Mammary ductoscopy has evolved from initial experimentation in Japan, where pathological nipple discharge is a more common symptom of early-stage breast cancer [16]. American innovations in submillimeter endoscopes and the recognition of the safety and improved endoscopic potential when saline distension is used have prompted new interest in this technique to identify some of the earliest lesions in situ long before traditional imaging would allow detection. It is now possible to find nearly all lesions intraductally that give rise to bloody nipple discharge, atypical cells in nipple fluid, or extensive intraductal carcinoma around small early-stage breast cancers [1722]. Biopsy tools and scope modifications that can allow biopsy under direct vision are being developed. Currently, clinically clear indications are relatively restricted. However, researchers now have a method that will repeatedly allow access to the ductal epithelium in high-risk patients. As molecular markers begin to replace traditional cytology, which has limitations as discussed before with FNA, we can expect anatomic mapping of the field defects of genetic changes that predispose to cancer and a crucial new understanding of how anatomy and molecular events interact in breast carcinogenesis [2328]. These new understandings will hopefully shape the future of breast cancer prevention, which is beginning to replace our current standards of screening and treatment.

The most common indication for mammary ductoscopy is solitary duct spontaneous bloody nipple discharge. Occasionally, high-risk women produce abundant nipple fluid. Some prior research trials have indicated that there is increased risk if a non-lactating female is easily producing fluid [26, 29, 30]. If these high-risk women have nipple fluid cytology that is suspicious, this may appear sinister even in the absence of any imaging findings. The ducts that are producing fluid are usually quite large and can be easily cannulated with lachrymal duct probes and/or sutured with 22–24 G angiocaths. First, the duct is anesthetized and dilated by topical local anesthesia distention. Ductoscopy is readily performed with any available submillimeter endoscope.

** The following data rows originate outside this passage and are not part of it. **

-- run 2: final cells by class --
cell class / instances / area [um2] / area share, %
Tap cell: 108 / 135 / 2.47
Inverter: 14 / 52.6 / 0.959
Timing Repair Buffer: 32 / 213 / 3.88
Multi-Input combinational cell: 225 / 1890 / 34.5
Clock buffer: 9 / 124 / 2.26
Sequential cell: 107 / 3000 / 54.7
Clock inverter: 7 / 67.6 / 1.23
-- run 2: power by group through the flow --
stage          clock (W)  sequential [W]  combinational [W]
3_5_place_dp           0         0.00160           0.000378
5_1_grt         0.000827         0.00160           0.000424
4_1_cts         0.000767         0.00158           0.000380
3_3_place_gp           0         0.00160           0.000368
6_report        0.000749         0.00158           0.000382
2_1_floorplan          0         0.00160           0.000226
===== config.mk =====
export PLATFORM = sky130hd
export DESIGN_NAME = pipe_hazard_ctrl
export DESIGN_NICKNAME = d
export VERILOG_FILES = /design/src/rtl/pipe_pkg.sv /design/src/rtl/pipe_hazard_ctrl_lu_detect.sv /design/src/rtl/pipe_hazard_ctrl.sv
export SDC_FILE = /design/constraint.sdc
export NUM_CORES = 1
export LEC_CHECK = 0
export BUFFER_PORTS_ARGS = -buffer_cell sky130_fd_sc_hd__buf_2
export CAP_MARGIN = 20
export CORE_MARGIN = 5
export CORE_UTILIZATION = 51
export CTS_CLUSTER_SIZE = 16
export DETAILED_ROUTE_END_ITERATION = 16
export HOLD_SLACK_MARGIN = 0.05
export PLACE_DENSITY = 0.84
export SLEW_MARGIN = 20
export SYNTH_ARGS = -nofsm -noshare
export SYNTH_HDL_FRONTEND = slang
export SYNTH_HIERARCHICAL = 1
export SYNTH_SLANG_ARGS = --single-unit

===== constraint.sdc =====
create_clock -name clk -period 2.9 [get_ports clk]
set_clock_uncertainty 0.1 [all_clocks]
set_input_delay 0.145 -clock clk [delete_from_list [all_inputs] [get_ports clk]]
set_output_delay 0.145 -clock clk [all_outputs]
set_load 0.02 [all_outputs]

===== src/rtl/pipe_pkg.sv =====
// Shared types for the hazard/tag pipeline: register index, per-stage write tag,
// FSM state encoding and the tag reset value.
package pipe_pkg;

  localparam int REG_W = 3;

  typedef logic [REG_W-1:0] reg_idx_t;

  typedef struct packed {
    logic     valid;
    logic     rw;
    reg_idx_t rd;
    logic     load;
  } tag_t;

  typedef enum logic [0:0] {
    RUN      = 1'b0,
    MEM_WAIT = 1'b1
  } state_e;

  localparam tag_t TAG_RST = '{valid: 1'b0, rw: 1'b0, rd: 3'd0, load: 1'b0};

  // An empty ID slot becomes a bubble, so rw/load never leak from a non-instruction.
  function automatic tag_t id_tag(input logic valid, input logic rw,
                                  input reg_idx_t rd, input logic load);
    tag_t t;
    if (valid) begin
      t.valid = 1'b1;
      t.rw    = rw;
      t.rd    = rd;
      t.load  = load;
    end else begin
      t = TAG_RST;
    end
    return t;
  endfunction

endpackage


===== src/rtl/pipe_hazard_ctrl_lu_detect.sv =====
// Combinational load-use comparator: flags an ID instruction that reads the
// destination of a load currently sitting in ID/EX.
module lu_detect
  import pipe_pkg::*;
#(
  parameter bit ZERO_REG_HARD = 1'b0
) (
  input  tag_t     idex_i,
  input  logic     id_valid_i,
  input  reg_idx_t rs1_i,
  input  reg_idx_t rs2_i,
  input  logic     use1_i,
  input  logic     use2_i,
  output logic     lu_o
);

  logic hit1_s;
  logic hit2_s;
  logic rd_live_s;

  // R0 cannot carry a dependency when it is hardwired, so its matches are dropped.
  always_comb begin
    hit1_s    = use1_i && (rs1_i == idex_i.rd);
    hit2_s    = use2_i && (rs2_i == idex_i.rd);
    rd_live_s = !(ZERO_REG_HARD && (idex_i.rd == 3'd0));
    lu_o      = idex_i.valid && idex_i.load && idex_i.rw && id_valid_i &&
                rd_live_s && (hit1_s || hit2_s);
  end

endmodule


===== src/rtl/pipe_hazard_ctrl.sv =====
// Control-tag pipeline ID/EX -> EX/MEM -> MEM/WB with load-use stall insertion
// and a freeze while the memory stage waits on a slow load.
module pipe_hazard_ctrl
  import pipe_pkg::*;
#(
  parameter bit ZERO_REG_HARD = 1'b0,
  parameter int CNT_W         = 16
) (
  input  logic             clk,
  input  logic             rst,
  input  logic             id_valid,
  input  logic [2:0]       id_rs1,
  input  logic [2:0]       id_rs2,
  input  logic             id_use1,
  input  logic             id_use2,
  input  logic [2:0]       id_rd,
  input  logic             id_rw,
  input  logic             id_load,
  input  logic             mem_ready,
  input  logic             flush,
  output logic             stall,
  output logic             freeze,
  output logic             EX_MEM_RW,
  output logic [2:0]       EX_MEM_Reg1,
  output logic             MEM_WB_RW,
  output logic [2:0]       MEM_WB_Reg1,
  output logic             ID_EX_Load,
  output logic [CNT_W-1:0] stall_cnt
);

  localparam logic [CNT_W-1:0] CNT_ONE = {{(CNT_W-1){1'b0}}, 1'b1};
  localparam logic [CNT_W-1:0] CNT_MAX = {CNT_W{1'b1}};

  state_e          state_q, state_d;
  tag_t            idex_q, idex_d;
  tag_t            exmem_q, exmem_d;
  logic            memwb_rw_q, memwb_rw_d;
  reg_idx_t        memwb_rd_q, memwb_rd_d;
  logic [CNT_W-1:0] cnt_q, cnt_d;
  logic            lu_s;
  logic            mem_wait_s;

  lu_detect #(
    .ZERO_REG_HARD(ZERO_REG_HARD)
  ) u_lu (
    .idex_i    (idex_q),
    .id_valid_i(id_valid),
    .rs1_i     (id_rs1),
    .rs2_i     (id_rs2),
    .use1_i    (id_use1),
    .use2_i    (id_use2),
    .lu_o      (lu_s)
  );

  // mem_ready only matters while EX/MEM actually holds a load.
  always_comb begin
    mem_wait_s = exmem_q.valid && exmem_q.load && !mem_ready;
  end

  // FSM, stall/freeze generation and tag advance.
  always_comb begin
    state_d    = state_q;
    freeze     = 1'b0;
    stall      = 1'b0;
    idex_d     = idex_q;
    exmem_d    = exmem_q;
    memwb_rw_d = memwb_rw_q;
    memwb_rd_d = memwb_rd_q;

    case (state_q)
      RUN: begin
        if (mem_wait_s) begin
          freeze  = 1'b1;
          state_d = MEM_WAIT;
        end else begin
          freeze  = 1'b0;
          state_d = RUN;
        end
      end
      MEM_WAIT: begin
        if (mem_ready) begin
          freeze  = 1'b0;
          state_d = RUN;
        end else begin
          freeze  = 1'b1;
          state_d = MEM_WAIT;
        end
      end
      default: begin
        freeze  = 1'b0;
        state_d = RUN;
      end
    endcase

    // A flushed ID slot is dead, so holding it for a load-use would waste a cycle.
    if (freeze) begin
      stall = 1'b1;
    end else begin
      stall = lu_s && !flush;
      if (lu_s || flush) begin
        idex_d = TAG_RST;
      end else begin
        idex_d = id_tag(id_valid, id_rw, id_rd, id_load);
      end
      exmem_d    = idex_q;
      memwb_rw_d = exmem_q.rw;
      memwb_rd_d = exmem_q.rd;
    end
  end

  // Saturating count of stalled or frozen cycles.
  always_comb begin
    if ((stall || freeze) && (cnt_q != CNT_MAX)) begin
      cnt_d = cnt_q + CNT_ONE;
    end else begin
      cnt_d = cnt_q;
    end
  end

  // State registers with synchronous reset that abandons any stall or wait.
  always_ff @(posedge clk) begin
    if (rst) begin
      state_q    <= RUN;
      idex_q     <= TAG_RST;
      exmem_q    <= TAG_RST;
      memwb_rw_q <= 1'b0;
      memwb_rd_q <= 3'd0;
      cnt_q      <= {CNT_W{1'b0}};
    end else begin
      state_q    <= state_d;
      idex_q     <= idex_d;
      exmem_q    <= exmem_d;
      memwb_rw_q <= memwb_rw_d;
      memwb_rd_q <= memwb_rd_d;
      cnt_q      <= cnt_d;
    end
  end

  assign EX_MEM_RW   = exmem_q.rw;
  assign EX_MEM_Reg1 = exmem_q.rd;
  assign MEM_WB_RW   = memwb_rw_q;
  assign MEM_WB_Reg1 = memwb_rd_q;
  assign ID_EX_Load  = idex_q.load;
  assign stall_cnt   = cnt_q;

endmodule

# After elaboration in Yosys (flattened, before gate mapping)
# Index checks and enable logic that the tools add are counted.
# W data, S select, Z words.
totals:
  regBits: 33
  output_inout_bits: 27
  in_bits: 18
  word_cells: 38
classes:
  n_bitwise: 1
  n_addsub: 1
  n_eq_ne: 3
  mux: 6
  n_reduce_logical: 15
ops:
  columns: ["cell", "count"]
  rows:
  - ["$add A16 B1 Y16 const B", 1]
  - ["$ne A16 B16 Y1 const B", 1]
  - ["$mux W6", 2]
  - ["$logic_and A1 B1 Y1", 10]
  - ["$eq A3 B3 Y1", 2]
  - ["$logic_or A1 B1 Y1", 3]
  - ["$mux W1", 3]
  - ["$logic_not A1 Y1", 2]
  - ["$pmux W1 S2", 1]
  - ["$not A1 Y1", 1]

# Depth between registers and ports, before layout
depth:
  word_depth: 8
  ltp_mapped: 10
  depth_no_buf: 8

# Hierarchy
# Netlist, hierarchy kept.
by_module_without_submodules:
  columns: ["module", "seq_area_each_um2", "area_each_um2", "cells_per_inst", "instances"]
  rows:
  - ["pipe_hazard_ctrl", 660.6, 1493.9, 160, 1]
  - ["lu_detect", 0.0, 76.3, 10, 1]

# Worst setup path before layout
# Ideal clock, no wire load.
synth_path:
  path_kind: "reg-to-reg"
  start: "register idex_q[1] in the netlist's numbering"
  end: "register cnt_q[14], in the netlist stall_cnt[14]"
  t_arrival_ps: 1924
  synth_period_minus_slack_ps: 2147
  path_slack_ps: 753
  t_required_ps: 2677
  setup_ps: 123
  path_buffers: 1
  path_stages_with_launch: 9
  path_cell_list: "dfxtp_1 -> xnor2_1 -> nand4_1 -> a21oi_1 -> inv_2 -> o22a_2 -> buf_2 -> nor4b_1 -> mux2_1"
synth_between:
  elab_chain_len: 8
  elab_cells_between_ends: 10
  cone_classes: "eq/ne (2); mux (1); reduce/logical (7)"
synth_rtl:
  columns: ["item", "line", "rtl"]
  rows:
  - ["from (decl)", "pipe_hazard_ctrl.sv:35", "tag_t idex_q, idex_d;"]
  - ["from (signal assigned)", "pipe_hazard_ctrl.sv:131", "idex_q <= idex_d;"]
  - ["$eq A3 B3 Y1 (on tied branches)", "pipe_hazard_ctrl_lu_detect.sv:23, pipe_hazard_ctrl_lu_detect.sv:24", null]
  - ["$logic_and A1 B1 Y1 (on tied branches)", "pipe_hazard_ctrl_lu_detect.sv:23, pipe_hazard_ctrl_lu_detect.sv:24", null]
  - ["$logic_or A1 B1 Y1 *", "pipe_hazard_ctrl_lu_detect.sv:27", "rd_live_s && (hit1_s || hit2_s);"]
  - ["$logic_and A1 B1 Y1 *", "pipe_hazard_ctrl_lu_detect.sv:27", null]
  - ["net lu_s", "pipe_hazard_ctrl.sv:40", "logic lu_s;"]
  - ["$logic_and A1 B1 Y1 *", "pipe_hazard_ctrl.sv:99", "stall = lu_s && !flush;"]
  - ["$mux W1 *", "pipe_hazard_ctrl.sv:96", "if (freeze) begin"]
  - ["$logic_or A1 B1 Y1 *", "pipe_hazard_ctrl.sv:113", "if ((stall || freeze) && (cnt_q != CNT_MAX)) begin"]
  - ["$logic_and A1 B1 Y1 *", "pipe_hazard_ctrl.sv:113", null]
  - ["to (signal assigned)", "pipe_hazard_ctrl.sv:128", "cnt_q <= {CNT_W{1'b0}};"]
  - ["to (signal assigned)", "pipe_hazard_ctrl.sv:135", "cnt_q <= cnt_d;"]
  - ["to (decl)", "pipe_hazard_ctrl.sv:39", "logic [CNT_W-1:0] cnt_q, cnt_d;"]
# Mark *: on every way through the listed nets, which the timed path passes. The rest lies on a longest branch.
# A chain may end at the register's enable or synchronous reset.

# Worst setup path after layout
layout_path:
  start: "register idex_q[3] in the netlist's numbering"
  end: "register cnt_q[14], in the netlist stall_cnt[14]"
# Same word-level chain as after synthesis.

==> tab_implementation.tex <==
\begin{tabular}{lr}
\hline
Metric & Value \\
\hline
\multicolumn{2}{l}{\textbf{Synth}} \\
Largest cells by area after synthesis & dfxtp\_1, mux2i\_1, nor2\_1 \\
Count of warnings emitted by yosys & 6 \\
Cell accounting for the most synthesized area & dfxtp\_1 \\
Commonest cells post-synth & dfxtp\_1, nor2\_1, a21oi\_1, mux2i\_1, nand4\_1 \\
Predominant post-synthesis flop cell & dfxtp\_1 \\
Mapped Area & 1570 um\^{}2 \\
Flip-flop and latch count after synthesis & 33 \\
Number of distinct standard cells referenced by the synthesized netlist & 38 \\
Portion of synthesized cell area occupied by the leading cell type & 42.1\% \\
Number of synthesized flops with an enable pin & 0 \\
Most common cell in the netlist & dfxtp\_1 \\
Syn nets & 189 \\
Async S/R FF share, synth & 0\% \\
Part of the Yosys area used for sequential elements & about 42\% \\
Mean cell area of the mapped netlist & 9.24 um\^{}2 \\
Number of standard cells after synthesis & 170 \\
\multicolumn{2}{l}{\textbf{Hold path}} \\
Hold\_sp & flush \\
Worst hold path class & input port to flip-flop \\
\multicolumn{2}{l}{\textbf{Final layout}} \\
Diodes inserted & 0 \\
Fraction of layout instances using a drive strength above 1 & 27.9\% \\
Filler instances & 266 \\
Net count reported at finish & approximately 240 \\
Area growth, synth to finish & 21.0\% \\
Cell Count, Final, Fillers Out & 252 \\
\multicolumn{2}{l}{\textbf{Routing}} \\
Vias & 1,455 \\
Pre-Repair DR Iteration Count & 4 \\
Routed Antenna Nets & 0 \\
Detail-routed via count per cell & 5.77 \\
DRC & 0 \\
Total wire length & around 3600 um \\
Routed wirelength normalized by instance count & 14.3 um \\
Iteration-0 DRC count of the detailed router & 57 \\
\multicolumn{2}{l}{\textbf{Timing}} \\
Highest achievable clock rate & 433 MHz \\
Least-Margin Pin Slew & 0.749 ns \\
Final hold violations & 0 \\
Worst Slack Setup Final & $\sim$0.59 ns \\
Final Critical Period & about 2.3 ns \\
Slew margin rel. & 49.7\% \\
Slew Limit Fails & 0 \\
Fin crit share & 79.7\% \\
Post-route setup TNS & 0 ns \\
Worst hold slack across all endpoints & 0.0906 ns \\
Endpoints failing setup & 0 \\
Setup repair after global routing missed its margin & false \\
\multicolumn{2}{l}{\textbf{Setup path}} \\
Crit path DAT & 2.43 ns \\
Critical path launch point type & flip-flop \\
Origin of the worst setup path & idex\_q[3] \\
Launch instance of the worst register-to-register path & idex\_q[3] \\
Max FO, Critical Path & 26 \\
Worst reg-to-reg setup slack & 0.59 ns \\
Category of the critical setup timing path & flip-flop to flip-flop \\
Category of the worst setup path capture point & flip-flop \\
Req. time, crit path & approximately 3 ns \\
\multicolumn{2}{l}{\textbf{Die}} \\
Number of rows in the core area & 20 \\
Overall die area & 4290 um\^{}2 \\
Die Span X & around 65 um \\
Placeable core area & 3000 um\^{}2 \\
Number of placed I/O pins & 45 \\
Overall die height & 65.5 um \\
Initial core utilization & between 50\% and 60\% \\
\multicolumn{2}{l}{\textbf{Pwr}} \\
Leakage power & 0.758 nW \\
Largest voltage drop on the vdd net & $\sim$0.29 mV \\
Power per standard cell area & 394 nW/um\^{}2 \\
\multicolumn{2}{l}{\textbf{Status}} \\
Outcome & finished, final reports clean \\
\multicolumn{2}{l}{\textbf{Clocking}} \\
\# Post-CTS Setup Buffers & 0 \\
Count of H-tree levels built during CTS & 2 \\
Clock Pin Slew Worst Setup and Hold Paths & about 0.1 ns \\
Clock root cell & clkbuf\_4 \\
CTS buffer count & 5 \\
Sink Count & 33 \\
Max clock buf depth & 2 \\
Clock network latency to the later pin of the worst-skew pair & around 0.33 ns \\
TritonCTS clock tree & done \\
\multicolumn{2}{l}{\textbf{Global routing}} \\
Initial antenna violation count & 0 \\
Total global routing overflow & 0 \\
Total GRT Usage & a little under a fifth \\
Via count of the first global-routing pass & around 1,400 \\
Pin count of the biggest net entering global routing & 35 \\
Wire length of the first global-routing pass & 6030 um \\
\multicolumn{2}{l}{\textbf{Job}} \\
Max-cap check violation count & 0 \\
\multicolumn{2}{l}{\textbf{Placement}} \\
Post-DP HPWL & 2560 um \\
Count of placed standard cells including taps & 238 \\
GPL Wtd Cong & 0.803 \\
Total of buffers placed on input and output ports & between 40 and 50 \\
Setup WS pre-CTS & between 0.6 and 0.7 ns \\
\hline
\end{tabular}
-- what timing repair did --
| action | 4_1_cts | 5_1_grt |
|---|---|---|
| endpoints found under the setup margin | 0 | 0 |
| hold buffers | 6 | 0 |
| endpoints found under the hold margin | 6 | 0 |
| gates resized for setup | 0 | 0 |
-- worst max-delay path, cell delays in order, from the launching register on --
cell,delay [ns]
dfxtp_1,0.42
xnor2_1,0.15
nand4_1,0.11
a21oi_1,0.26
inv_2,0.05
o22a_2,0.37
nor4b_1,0.40
mux2_1,0.35
-- through the flow --
stage                     cell area (um^2)  total power [mW]  util [%]
after detailed placement              1790             0.513      59.5
after global placement                1790             0.512      59.5
after CTS                             1900             0.763      63.2
after floorplan                       1570             0.494         -
final                                 1900             0.749      63.2
after global routing                  1900             0.789      63.2
-- report_power, final --
group          total [mW]  internal [mW]  switching [mW]
Combinational      0.0472         0.0241          0.0231
Clock               0.241         0.0922           0.148
Sequential          0.461          0.457         0.00398
Total               0.749          0.574           0.175
-- flip-flops by register name, summed over array words and instances, names as in the netlist --
name and cells:
EX_MEM_RW 1, EX_MEM_Reg1 3, MEM_WB_RW 1, state_q 1
MEM_WB_Reg1 3, ID_EX_Load 1, stall_cnt 16, idex_q 5
exmem_q 2
-- cells in the final DEF, fill, tap and decap left out, types with 2 or more instances in the layout --
master	netlist	layout
buf_4	4	2
o21ai_0	2	2
dlygate4sd3_1	0	6
nor4_1	4	4
o31ai_1	7	7
nor2b_1	5	5
a21oi_1	12	12
nand2_1	4	4
a22o_1	5	5
mux2_1	5	5
dfxtp_1	33	33
clkbuf_4	0	5
nand3_1	6	6
or4_1	7	7
inv_1	3	3
mux2i_1	10	10
nand4_1	8	8
nor2_1	21	20
clkinv_2	0	2
nor4_2	2	2
nor3_1	2	2
and4_1	2	2
buf_2	4	44
xnor2_1	6	6
-- final timing paths --
check,to,depth (start not counted)
min reg2reg,MEM_WB_Reg1[1],2
max reg2reg,stall_cnt[14],7
max,stall_cnt[14],7
min,idex_q[5],3
-- area by class of cell --
type | count | area, um^2 | share of cell area, %
Clock buffer | 6 | 41.3 | 2.17
Clock inverter | 2 | 10.0 | 0.527
Inverter | 4 | 15.0 | 0.791
Multi-Input combinational cell | 122 | 836 | 44.0
Sequential cell | 33 | 661 | 34.8
Tap cell | 33 | 41.3 | 2.17
Timing Repair Buffer | 52 | 295 | 15.5
-- layer usage --
layer / wire length (um) / global-route usage [%] / up-vias
met4: 34 / 5.44 / 0
met3: 265 / 7.01 / 3
met5: 0 / 0 / -
met1: 1620 / 21.6 / 676
met2: 1690 / 30.3 / 53
li1: - / - / 723
-- kinds of logic after synthesis --
family	after synthesis	synth area share, %
AOI/OAI and AO/OA	29	12.3
xor gates and xnor gates	6	3.35
adders and majority gates	1	0.797
buffers and inverters	15	4.86
DFF	33	42.1
muxes	16	10.7
and+or+nand+nor	70	26.0
Power figures use the tool's default switching activity.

Most series of pathological nipple discharge reveal that 7–9 % are related to cancer [18, 19, 30].

Many stage 0–2 breast cancers (particularly if the invasive component is <2.5 cm) will have expressible nipple fluid [16, 28]. These ducts may produce less fluid, but if identified, can usually be used to locate the cancer and its allied proliferative changes in the region. Core biopsies performed on the nipple side of the target lesion usually disrupt the ducts making fluid, so if ductoscopy is of interest, it is important that diagnostic biopsies be performed from the deep non-nipple side of the target lesion. With some practice, ductoscopy at the time of therapeutic lumpectomy can be an important adjunct to achieving clear margins and can theoretically aid the selection of patients with limited region disease that may be ideal for partial-breast irradiation techniques.

Final Considerations

It is important to remember the 2 % miss rate of diagnostic breast biopsy in the USA. No biopsy procedure should be considered complete without a metachronous physical exam and repeat imaging after healing of the biopsy procedure. These procedures are usually performed after 6 months, and scientific data suggest that there is no decrease in survival if missed lesions are identified and removed within that initial 6-month period. This is of most crucial importance in image-guided non-palpable lesion biopsies. Any smaller incisional technique that yields pathological information that is unexpected or discordant with clinical expectations requires immediate confirmation by surgical excisional biopsy. Any surgical excision that does not clearly contain the lesion on specimen radiograph is difficult to resolve. Immediate postoperative (within the first month) imaging can be used, but edema and healing changes may substantially interfere with accurate target detection. If the pathology is concordant in these cases, 6-month imaging and exam follow-up seem prudent.